SOURCE DATA Start Marker
==> flow/design.v (excerpt) <==
module booth_walloc# (parameter COMPUTER_WIDTH=32,parameter WIDTH =COMPUTER_WIDTH+2)
(
  input               clk           ,
  input               reset         ,
  input  [COMPUTER_WIDTH:0] src1,
  input  [COMPUTER_WIDTH:0] src2,
  input         in_valid,
  output reg    in_ready,
  output reg    out_valid,
  output [COMPUTER_WIDTH*2-1:0] result
);
clock: 8.0 ns
lec_check: 0
abc_area: 0
cap_margin: 25
cell_pad_in_sites_global_placement: 3
core_aspect_ratio: 0.59
core_margin: 9
core_utilization: 19
cts_cluster_diameter: 183
cts_cluster_size: 41
gpl_routability_driven: 1
gpl_timing_driven: 1
max_routing_layer: met5
min_routing_layer: met1
place_density_lb_addon: 0.28
slew_margin: 20
tns_end_percent: 50
run.sh (not shown) runs the stock make flow with config.mk's settings and CLKGATE_MAP_FILE=.
The baseline finished with timing, DRC and antenna clean.
Then changed:
Settings changed: CAP_MARGIN 25 to 20, CELL_PAD_IN_SITES_GLOBAL_PLACEMENT 3 to not set, CORE_ASPECT_RATIO 0.59 to 1.64, CORE_MARGIN 9 to 2, CORE_UTILIZATION 19 to 54, CTS_CLUSTER_DIAMETER 183 to 189, GPL_TIMING_DRIVEN 1 to not set, TNS_END_PERCENT 50 to 5.
Clock period 8.0 ns to 5.33 ns, I/O delays scaled along.
What happened: The new run ran to the end with violations: negative setup slack; final area shrinks by 1.6%; synthesized cell count does not change; routed wire length shrinks by 34%.
Then changed:
Settings changed: ABC_AREA 0 to 1, CORE_UTILIZATION 54 to 70, CTS_CLUSTER_DIAMETER 189 to 254, CTS_CLUSTER_SIZE 41 to 39, GPL_ROUTABILITY_DRIVEN 1 to 0, PLACE_DENSITY_LB_ADDON 0.28 to not set.
Clock period 5.33 ns to 3.89 ns, I/O delays scaled along.
=> The new run died in global routing (5_1_grt), error GRT-0116. Synthesized cell count goes up by 13%. Die area is lower by 23%. Synthesized area shrinks by 0.71%.
Then changed:
Settings changed: ABC_AREA 1 to not set, CORE_ASPECT_RATIO 1.64 to not set, CORE_UTILIZATION 70 to 11, CTS_CLUSTER_DIAMETER 254 to not set, CTS_CLUSTER_SIZE 39 to not set, GPL_ROUTABILITY_DRIVEN 0 to not set, MAX_ROUTING_LAYER met5 to not set, MIN_ROUTING_LAYER met1 to not set, TNS_END_PERCENT 5 to not set.
Clock period 3.89 ns to 10.2 ns, I/O delays scaled along.
Result:
- With this change the flow completed without violations
- die size grows to 6.3 times its value
- synthesized area grows by 0.71%
- synthesized cell count shrinks by 12%

* * *

booth_walloc again, from the RTL that the note above started with.
// booth_walloc
module booth_walloc# (parameter COMPUTER_WIDTH=32,parameter WIDTH =COMPUTER_WIDTH+2)
(
  input               clk           ,
  input               reset         ,
  input  [COMPUTER_WIDTH:0] src1,
  input  [COMPUTER_WIDTH:0] src2,
  input         in_valid,
  output reg    in_ready,
  output reg    out_valid,
  output [COMPUTER_WIDTH*2-1:0] result
);
reg [WIDTH-1:0] multiplier;
reg [WIDTH*2-1:0] multiplicand;
reg first_doing;
wire ready_to_doing;
assign ready_to_doing = in_ready && in_valid;
always@(posedge clk ) begin
      if (reset ) begin
        in_ready <=1'b0;
      end
      else begin
        in_ready<=1'b1;
      end
      if (ready_to_doing) begin
        first_doing<=1'b1;
      end
      else begin
        first_doing <= 1'b0;
      end
      out_valid <= first_doing;
end
always @(posedge clk ) begin
  if (ready_to_doing) begin
    multiplicand <= {{WIDTH{src1[COMPUTER_WIDTH]}},src1};
  ...
clock: 5.01 ns
lec_check: 0
abc_area: 0
cap_margin: 20
core_aspect_ratio: 1.26
core_margin: 2
core_utilization: 71
cts_cluster_diameter: 189
cts_cluster_size: 41
gpl_routability_driven: 1
max_routing_layer: met5
min_routing_layer: met1
place_density_lb_addon: 0.28
slew_margin: 20
tns_end_percent: 5
The first run completed, yet does not pass: setup timing.
Next try:
ABC_AREA = 1   (was 0)
CORE_ASPECT_RATIO = 1.64   (was 1.26)
CORE_UTILIZATION = 19   (was 71)
GPL_ROUTABILITY_DRIVEN = 0   (was 1)
TNS_END_PERCENT = not set   (was 5)
clock period = 4.65 ns   (was 5.01 ns; I/O delays follow)
Effect: The new run finished but failed the layout checks on setup timing; sequential power went up by 7.0%; area after synthesis is lower by 0.71%; clock-buffer cell count does not change; register-to-register slack loses 0.10 ns; final cell count is higher by 62%; global-route usage falls by 29 points; setup slack got worse by 0.10 ns; routed wire length grows by 50%; maximum frequency increases by 5.1%.
Next try:
CORE_UTILIZATION = 72   (was 19)
CTS_CLUSTER_DIAMETER = 346   (was 189)
CTS_CLUSTER_SIZE = 37   (was 41)
PLACE_DENSITY = 0.65   (was not set)
PLACE_DENSITY_LB_ADDON = not set   (was 0.28)
TNS_END_PERCENT = 100   (was not set)
clock period = 3.89 ns   (was 4.65 ns; I/O delays follow)
Result: Now the flow aborted during global routing (5_1_grt); synthesized cell count stays the same; die area goes down by 73%; area after synthesis does not change.
Next try:
CORE_ASPECT_RATIO = 1.02   (was 1.64)
TNS_END_PERCENT = 5   (was 100)
After rerunning: The changed run died in global routing (5_1_grt). Synthesized cell count is unchanged. Die area is about the same. Synthesized area stays the same.

* * *

## indigo
Starting RTL as in the previous note.
==> flow/config.mk <==
export PLATFORM = sky130hd
export DESIGN_NAME = booth_walloc
export DESIGN_NICKNAME = booth_walloc
export VERILOG_FILES = /design/flow/design.v
export SDC_FILE = /design/flow/constraint.sdc
export NUM_CORES = 4
export LEC_CHECK = 0
export ABC_AREA = 1
export CAP_MARGIN = 20
export CELL_PAD_IN_SITES_GLOBAL_PLACEMENT = 3
export CORE_ASPECT_RATIO = 0.59
export CORE_MARGIN = 9
export CORE_UTILIZATION = 19
export CTS_CLUSTER_DIAMETER = 189
export CTS_CLUSTER_SIZE = 41
export GPL_ROUTABILITY_DRIVEN = 1
export GPL_TIMING_DRIVEN = 1
export MAX_ROUTING_LAYER = met4
export MIN_ROUTING_LAYER = met1
export PLACE_DENSITY_LB_ADDON = 0.28
export SLEW_MARGIN = 20
export TNS_END_PERCENT = 50
==> flow/constraint.sdc <==
create_clock -name core_clock -period 7.56 [get_ports {clk}]
set_input_delay 1.5120 -clock core_clock [delete_from_list [all_inputs] [get_ports {clk}]]
set_output_delay 1.5120 -clock core_clock [all_outputs]
set_load 0.01 [all_outputs]
Relative to indigo, the following input files were edited for onyx:
- a deleted PLACE_DENSITY_LB_ADDON that had been 0.28
- a deleted CTS_CLUSTER_SIZE that had been 41
- a deleted CELL_PAD_IN_SITES_GLOBAL_PLACEMENT that had been 3
- a deleted MAX_ROUTING_LAYER that had been met4
- a deleted MIN_ROUTING_LAYER that had been met1
- a deleted CTS_CLUSTER_DIAMETER that had been 189
- a deleted CORE_ASPECT_RATIO that had been 0.59
- a change of CORE_MARGIN from 9 to 2
- a deleted GPL_ROUTABILITY_DRIVEN that had been 1
- a change of CORE_UTILIZATION from 19 to 54
- a deleted TNS_END_PERCENT that had been 50
- a deleted GPL_TIMING_DRIVEN that had been 1
- a deleted ABC_AREA that had been 1
- a change of the clock period (ns, I/O delays scaled along) from 7.56 to 6.67
### Flow results
- On onyx: end-of-flow core utilization is 37 points higher than what indigo gave.
- The type of the worst setup path comes out reg2out in one run and reg2reg in the other, namely in onyx and indigo respectively.
- onyx reports its termination of the worst setup path as result[62] while indigo reports adder_b[22]$_DFFE_PP_.
- onyx against indigo: routing usage on met3 now sits higher, number of standard-cell rows in the floorplan fell about 22%, post-place instance area went down by 4.2%, number of standard cells in the layout, taps in and fillers out down 32%.
- Global routing's busiest layer: met1 -> indigo, met2 -> onyx
### onyx -> zinc
- MAX_ROUTING_LAYER now met4, previously not set
- CTS_CLUSTER_SIZE now 53, previously not set
- CORE_UTILIZATION now 70, was 54
- TNS_END_PERCENT now 70, previously not set
- the clock period (ns, I/O delays scaled along) now 5.17, was 6.67
==> results <==
Completing all stages was not enough for zinc: its layout failed the final checks because of negative setup slack.
Looking at clock skew across zinc and onyx, the one that comes out higher is zinc.
zinc against onyx; net load switching power is up by more than a quarter.
Minimum setup slack among reg-to-reg paths in zinc is 0.74 ns below onyx.
Comparing zinc and onyx, measured slew at the worst slew-check pin is lower on zinc.
Number of global-route vias before repair (zinc over onyx): increase, 3,063
| switching share of power | zinc vs onyx | ≈ equal |
> inputs changed (zinc -> violet)
- clearing TNS_END_PERCENT, which used to be 70
- swapping 70 for 52 in CORE_UTILIZATION
- clearing MAX_ROUTING_LAYER, which used to be met4
- swapping 53 for 62 in CTS_CLUSTER_SIZE
- swapping 5.17 for 6.75 in the clock period (ns, I/O delays scaled along)
[summary]
violet | status: complete | timing, DRC, antenna: pass
Summary of violet over zinc: remaining max-slew budget at the tightest pin now smaller, total chip power went down 8400 µW.
The core of violet is less densely filled than that of zinc.
The count of fill cells added during filler insertion of violet is higher than that of zinc.
The lower wire length on met1 came out of zinc.
As of violet, well-tap cell count had risen by more than a quarter compared to zinc.
| global-route usage | violet vs zinc | 13 points lower |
SOURCE DATA End Marker
EXERCISE
Count the lines above in which the string "completed" occurs. Give that number and nothing else.

EXERCISE RESPONSE
2